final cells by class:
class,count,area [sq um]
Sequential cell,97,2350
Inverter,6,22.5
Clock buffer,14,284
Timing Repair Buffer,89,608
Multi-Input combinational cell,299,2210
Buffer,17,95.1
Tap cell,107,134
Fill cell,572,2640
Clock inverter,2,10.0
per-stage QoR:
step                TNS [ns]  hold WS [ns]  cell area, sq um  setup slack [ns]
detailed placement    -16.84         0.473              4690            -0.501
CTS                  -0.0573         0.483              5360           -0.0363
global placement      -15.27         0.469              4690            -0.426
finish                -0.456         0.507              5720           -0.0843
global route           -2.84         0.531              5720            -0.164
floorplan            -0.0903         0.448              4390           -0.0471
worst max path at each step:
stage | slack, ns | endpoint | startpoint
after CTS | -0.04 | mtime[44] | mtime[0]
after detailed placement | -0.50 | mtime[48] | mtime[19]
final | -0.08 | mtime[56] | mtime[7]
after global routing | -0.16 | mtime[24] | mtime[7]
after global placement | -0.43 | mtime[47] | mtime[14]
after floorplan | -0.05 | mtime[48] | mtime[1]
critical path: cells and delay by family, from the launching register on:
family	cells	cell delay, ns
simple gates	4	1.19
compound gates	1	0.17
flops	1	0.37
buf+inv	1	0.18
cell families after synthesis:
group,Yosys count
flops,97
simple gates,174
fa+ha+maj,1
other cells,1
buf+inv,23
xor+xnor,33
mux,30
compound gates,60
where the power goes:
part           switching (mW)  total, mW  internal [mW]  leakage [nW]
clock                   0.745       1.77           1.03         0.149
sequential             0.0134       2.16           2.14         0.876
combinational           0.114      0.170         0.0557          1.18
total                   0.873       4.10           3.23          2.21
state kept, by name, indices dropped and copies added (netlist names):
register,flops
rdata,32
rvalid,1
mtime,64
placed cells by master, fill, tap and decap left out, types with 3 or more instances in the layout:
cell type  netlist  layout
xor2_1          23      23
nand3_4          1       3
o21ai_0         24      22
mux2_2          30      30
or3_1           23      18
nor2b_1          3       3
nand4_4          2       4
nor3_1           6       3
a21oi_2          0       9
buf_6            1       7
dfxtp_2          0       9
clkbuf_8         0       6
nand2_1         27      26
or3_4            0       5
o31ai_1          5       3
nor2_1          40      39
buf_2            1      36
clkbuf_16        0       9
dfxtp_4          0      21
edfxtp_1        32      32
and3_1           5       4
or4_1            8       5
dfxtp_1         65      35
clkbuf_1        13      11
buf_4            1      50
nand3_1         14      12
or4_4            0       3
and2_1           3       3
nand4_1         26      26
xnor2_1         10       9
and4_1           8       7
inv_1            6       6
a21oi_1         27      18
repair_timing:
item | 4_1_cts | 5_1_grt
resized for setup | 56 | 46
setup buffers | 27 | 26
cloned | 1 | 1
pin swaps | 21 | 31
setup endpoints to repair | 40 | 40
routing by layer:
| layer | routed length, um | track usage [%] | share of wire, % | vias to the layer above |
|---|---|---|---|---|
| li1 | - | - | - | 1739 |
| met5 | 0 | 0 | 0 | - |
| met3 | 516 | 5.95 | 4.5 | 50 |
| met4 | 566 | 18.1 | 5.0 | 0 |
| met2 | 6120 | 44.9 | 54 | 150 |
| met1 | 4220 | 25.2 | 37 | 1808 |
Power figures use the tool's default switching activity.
[src/verilog/lsu_pkg.sv]
package lsu_pkg;

    // --------------------
    // core-side encodings
    // --------------------

    // access size, coded like the core's 2-bit mask
    typedef enum logic [1:0] {
        MASK_NONE = 2'b00,
        MASK_BYTE = 2'b01,
        MASK_HALF = 2'b10,
        MASK_WORD = 2'b11
    } lsu_size_e;

    // bus master channel states
    typedef enum logic [1:0] {
        BUS_IDLE = 2'd0,
        BUS_ADDR = 2'd1,
        BUS_DATA = 2'd2,
        BUS_RESP = 2'd3
    } bus_state_e;

    // --------------------
    // bus encodings
    // --------------------

    // AXI size codes, bytes per beat as a power of two
    localparam logic [2:0] SIZE_BYTE = 3'd0;
    localparam logic [2:0] SIZE_HALF = 3'd1;
    localparam logic [2:0] SIZE_WORD = 3'd2;

    // address map
    localparam logic [31:0] CLINT_BASE = 32'h0200_0000;
    localparam logic [31:0] CLINT_END  = 32'h0200_ffff;
    localparam logic [31:0] SRAM_BASE  = 32'h8000_0000;

endpackage

[src/verilog/lsu_load_extend.sv]
`timescale 1ns/1ns

module lsu_load_extend (
    input  logic [1:0]  raddr,
    input  logic [1:0]  rmask,
    input  logic        rsign,
    input  logic [31:0] rword,
    output logic [31:0] rdata
);

    import lsu_pkg::*;

    logic [31:0] shifted;
    logic        fill;

    // bring the addressed lane down to bit 0
    assign shifted = rword >> {raddr, 3'b000};

    // extend by size and sign
    always_comb begin
        fill = 1'b0;
        case (lsu_size_e'(rmask))
            MASK_BYTE: begin
                fill  = shifted[7] & rsign;
                rdata = {{24{fill}}, shifted[7:0]};
            end
            MASK_HALF: begin
                fill  = shifted[15] & rsign;
                rdata = {{16{fill}}, shifted[15:0]};
            end
            MASK_WORD: begin
                rdata = shifted;
            end
            default: begin
                rdata = 32'd0;
            end
        endcase
    end

endmodule
--- config.mk ---
export PLATFORM = sky130hd
export DESIGN_NAME = lsu_store_align
export DESIGN_NICKNAME = d
export VERILOG_FILES = /design/src/verilog/lsu_pkg.sv /design/src/verilog/lsu_store_align.sv
export SDC_FILE = /design/constraint.sdc
export NUM_CORES = 1
export LEC_CHECK = 0
export BUFFER_PORTS_ARGS = -buffer_cell sky130_fd_sc_hd__buf_2
export CAP_MARGIN = 20
export CORE_MARGIN = 2
export CORE_UTILIZATION = 33
export DETAILED_ROUTE_END_ITERATION = 8
export PLACE_DENSITY = 0.91
export RECOVER_POWER = 25
export REMOVE_ABC_BUFFERS = 1
export SLEW_MARGIN = 20
export SYNTH_ARGS = -nofsm -noshare
export SYNTH_HDL_FRONTEND = slang
export SYNTH_SLANG_ARGS = --single-unit
--- constraint.sdc ---
create_clock -name vclk -period 1.2
set_input_delay 0 -clock vclk [all_inputs]
set_output_delay 0 -clock vclk [all_outputs]
set_load 0.02 [all_outputs]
══════════════════════════════
### DESCRIPTION OF THE TASK
Please, from the material above, copy only the lines from the line with "5.95 | 4.5 | 50 |" up to and including the line with "37 | 1808 |", exactly as written.

### TASK ANSWER
| met3 | 516 | 5.95 | 4.5 | 50 |
| met4 | 566 | 18.1 | 5.0 | 0 |
| met2 | 6120 | 44.9 | 54 | 150 |
| met1 | 4220 | 25.2 | 37 | 1808 |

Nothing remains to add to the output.